Foto bij [4.4] The Reason

Mia

Verbazend dat er nog zoveel mensen buiten zijn op dit uur. Nog verbazender is dat niemand 2 kleine kinderen opmerkt, waarvan 1 onder bloed besmeurt. Ik vraag me af waarom we blijven wandelen. Kiara kan toch vliegen? Ik heb het haar al eerder zien doen. Wil dit nu zeggen dat ik ook kan vliegen? Ik ben zo diep in gedachten verzonken dat ik niet merk dat ik tegen Kiara aanloop. Ze is abrupt gestopt. Ik zie niet waarom.

Ze blijft een groot raadsel voor me. Haar gezicht loopt van verbaasd naar kwaad. Wat ziet ze? Ik kijk naar dezelfde richting. Ik zie niets opmerkelijk. “Kom.” Beveelt ze me boos. Boos om wat ze gezien heeft? In een snelpas lopen we een steegje in.
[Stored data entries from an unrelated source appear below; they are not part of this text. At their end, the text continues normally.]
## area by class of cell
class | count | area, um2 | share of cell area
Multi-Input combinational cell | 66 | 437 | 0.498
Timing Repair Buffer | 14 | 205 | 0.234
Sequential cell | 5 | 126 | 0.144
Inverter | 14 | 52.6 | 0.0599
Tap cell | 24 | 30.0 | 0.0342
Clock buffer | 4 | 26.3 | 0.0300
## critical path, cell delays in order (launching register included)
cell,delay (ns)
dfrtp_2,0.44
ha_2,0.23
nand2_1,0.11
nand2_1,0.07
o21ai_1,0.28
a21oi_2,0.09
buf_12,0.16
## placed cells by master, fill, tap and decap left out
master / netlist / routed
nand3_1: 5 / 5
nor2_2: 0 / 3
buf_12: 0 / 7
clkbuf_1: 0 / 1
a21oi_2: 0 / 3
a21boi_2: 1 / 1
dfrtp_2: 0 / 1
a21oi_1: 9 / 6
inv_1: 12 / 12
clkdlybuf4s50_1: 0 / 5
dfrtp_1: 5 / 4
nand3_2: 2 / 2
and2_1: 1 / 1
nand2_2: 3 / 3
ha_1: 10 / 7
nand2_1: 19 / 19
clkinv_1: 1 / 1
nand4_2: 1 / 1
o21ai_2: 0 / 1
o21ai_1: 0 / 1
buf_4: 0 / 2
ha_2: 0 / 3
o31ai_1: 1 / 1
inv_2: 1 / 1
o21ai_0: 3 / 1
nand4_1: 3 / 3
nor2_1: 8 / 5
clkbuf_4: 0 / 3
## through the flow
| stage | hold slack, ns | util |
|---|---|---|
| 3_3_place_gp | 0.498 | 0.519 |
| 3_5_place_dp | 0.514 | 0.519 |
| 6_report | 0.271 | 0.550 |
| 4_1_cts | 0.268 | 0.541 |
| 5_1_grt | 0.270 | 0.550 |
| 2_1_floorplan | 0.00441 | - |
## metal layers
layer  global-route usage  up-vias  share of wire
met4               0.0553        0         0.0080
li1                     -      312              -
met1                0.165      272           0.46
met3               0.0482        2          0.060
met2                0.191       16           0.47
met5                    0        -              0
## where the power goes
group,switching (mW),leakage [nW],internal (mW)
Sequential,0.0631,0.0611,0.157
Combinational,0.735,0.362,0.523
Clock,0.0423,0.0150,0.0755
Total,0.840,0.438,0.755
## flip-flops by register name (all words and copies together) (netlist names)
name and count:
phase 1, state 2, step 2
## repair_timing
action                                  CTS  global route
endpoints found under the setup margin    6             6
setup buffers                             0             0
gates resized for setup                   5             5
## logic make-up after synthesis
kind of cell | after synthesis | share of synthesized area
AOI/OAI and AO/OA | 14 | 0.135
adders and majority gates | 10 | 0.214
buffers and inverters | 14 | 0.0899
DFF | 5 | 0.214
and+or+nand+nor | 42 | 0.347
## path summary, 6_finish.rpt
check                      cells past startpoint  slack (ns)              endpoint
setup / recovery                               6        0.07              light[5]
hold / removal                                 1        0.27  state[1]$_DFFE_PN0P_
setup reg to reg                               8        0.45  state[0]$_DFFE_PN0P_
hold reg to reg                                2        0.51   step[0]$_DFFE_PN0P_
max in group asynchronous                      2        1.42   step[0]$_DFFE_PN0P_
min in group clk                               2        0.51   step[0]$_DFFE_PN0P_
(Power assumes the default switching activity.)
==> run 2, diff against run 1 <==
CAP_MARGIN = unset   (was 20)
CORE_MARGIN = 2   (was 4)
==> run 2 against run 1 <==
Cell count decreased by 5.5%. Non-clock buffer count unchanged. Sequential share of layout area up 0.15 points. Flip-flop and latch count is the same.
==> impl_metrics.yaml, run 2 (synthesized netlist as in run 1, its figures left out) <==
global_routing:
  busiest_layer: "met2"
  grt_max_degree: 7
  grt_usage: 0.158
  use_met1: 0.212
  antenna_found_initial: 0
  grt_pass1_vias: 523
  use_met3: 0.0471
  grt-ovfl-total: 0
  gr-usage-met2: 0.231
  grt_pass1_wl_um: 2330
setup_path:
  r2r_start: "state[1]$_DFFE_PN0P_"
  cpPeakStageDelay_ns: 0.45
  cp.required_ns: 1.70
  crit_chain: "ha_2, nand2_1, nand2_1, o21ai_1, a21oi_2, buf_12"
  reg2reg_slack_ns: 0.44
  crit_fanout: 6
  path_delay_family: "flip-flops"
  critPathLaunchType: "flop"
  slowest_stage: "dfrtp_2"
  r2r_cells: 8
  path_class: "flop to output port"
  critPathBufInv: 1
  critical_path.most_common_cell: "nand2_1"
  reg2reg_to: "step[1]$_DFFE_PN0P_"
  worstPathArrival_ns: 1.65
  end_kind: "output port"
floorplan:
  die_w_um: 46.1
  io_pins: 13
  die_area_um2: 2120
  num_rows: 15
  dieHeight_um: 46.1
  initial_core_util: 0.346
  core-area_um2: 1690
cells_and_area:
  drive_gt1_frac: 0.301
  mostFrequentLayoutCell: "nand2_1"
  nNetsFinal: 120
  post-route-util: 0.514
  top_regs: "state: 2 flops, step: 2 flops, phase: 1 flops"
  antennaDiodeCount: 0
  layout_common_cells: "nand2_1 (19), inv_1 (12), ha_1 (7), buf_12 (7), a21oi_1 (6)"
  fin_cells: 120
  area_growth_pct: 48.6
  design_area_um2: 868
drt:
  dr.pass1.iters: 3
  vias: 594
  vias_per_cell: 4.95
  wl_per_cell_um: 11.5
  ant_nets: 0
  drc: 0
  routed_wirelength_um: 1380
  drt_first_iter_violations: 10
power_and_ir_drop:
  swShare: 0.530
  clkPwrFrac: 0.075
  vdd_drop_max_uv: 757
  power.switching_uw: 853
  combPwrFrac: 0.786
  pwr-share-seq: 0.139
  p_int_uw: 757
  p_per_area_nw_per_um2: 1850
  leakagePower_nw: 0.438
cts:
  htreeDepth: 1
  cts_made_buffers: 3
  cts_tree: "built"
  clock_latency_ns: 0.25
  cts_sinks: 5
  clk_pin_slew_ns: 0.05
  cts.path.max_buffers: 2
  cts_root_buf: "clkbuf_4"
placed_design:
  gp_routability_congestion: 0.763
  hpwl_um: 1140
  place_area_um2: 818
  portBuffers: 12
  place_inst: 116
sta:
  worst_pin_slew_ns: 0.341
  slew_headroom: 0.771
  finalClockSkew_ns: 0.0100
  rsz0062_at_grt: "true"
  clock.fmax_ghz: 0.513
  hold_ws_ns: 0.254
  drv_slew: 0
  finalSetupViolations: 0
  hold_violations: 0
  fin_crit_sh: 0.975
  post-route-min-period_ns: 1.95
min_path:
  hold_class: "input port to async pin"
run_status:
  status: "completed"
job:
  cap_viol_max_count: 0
Het einde nadert snel. Ze laat me weer abrupt stoppen. “Sla je armen om mijn nek en doe je ogen toe.” Ik kijk haar even vreemd aan. “Nu!” Roept ze. Verbluft sla ik mijn armen om haar nek en doe mijn ogen dicht. “Houd je ogen dicht, waag het niet ze te openen!” Ik knijp mijn ogen dicht en voel haar lichtjes bibberen. Wat gebeurt er? Langzaam aan voel ik de grond onder mijn voeten verdwijnen, we vliegen.

Ik kan het niet laten om even 1 seconde mijn ogen te openen. Meteen doe ik ze weer dicht. Haar spierwitte vleugels werken op volle kracht. Het is eng om zo hoog te vliegen. Het lijkt of we nog steeds hoger gaan aan de koude te voelen. Als snel voel ik dat we weer dalen. Wanneer ik terug vaste grond voel, durf ik mijn ogen weer te openen en haar los te laten. Meteen klampt er een mist rond mijn ogen. Ik wrijf eens, maar kom tot de conclusie dat de mist rond mij hangt. Kiara loopt door. Ik draai me om en wil haar volgen tot ik zie waar we beland zijn.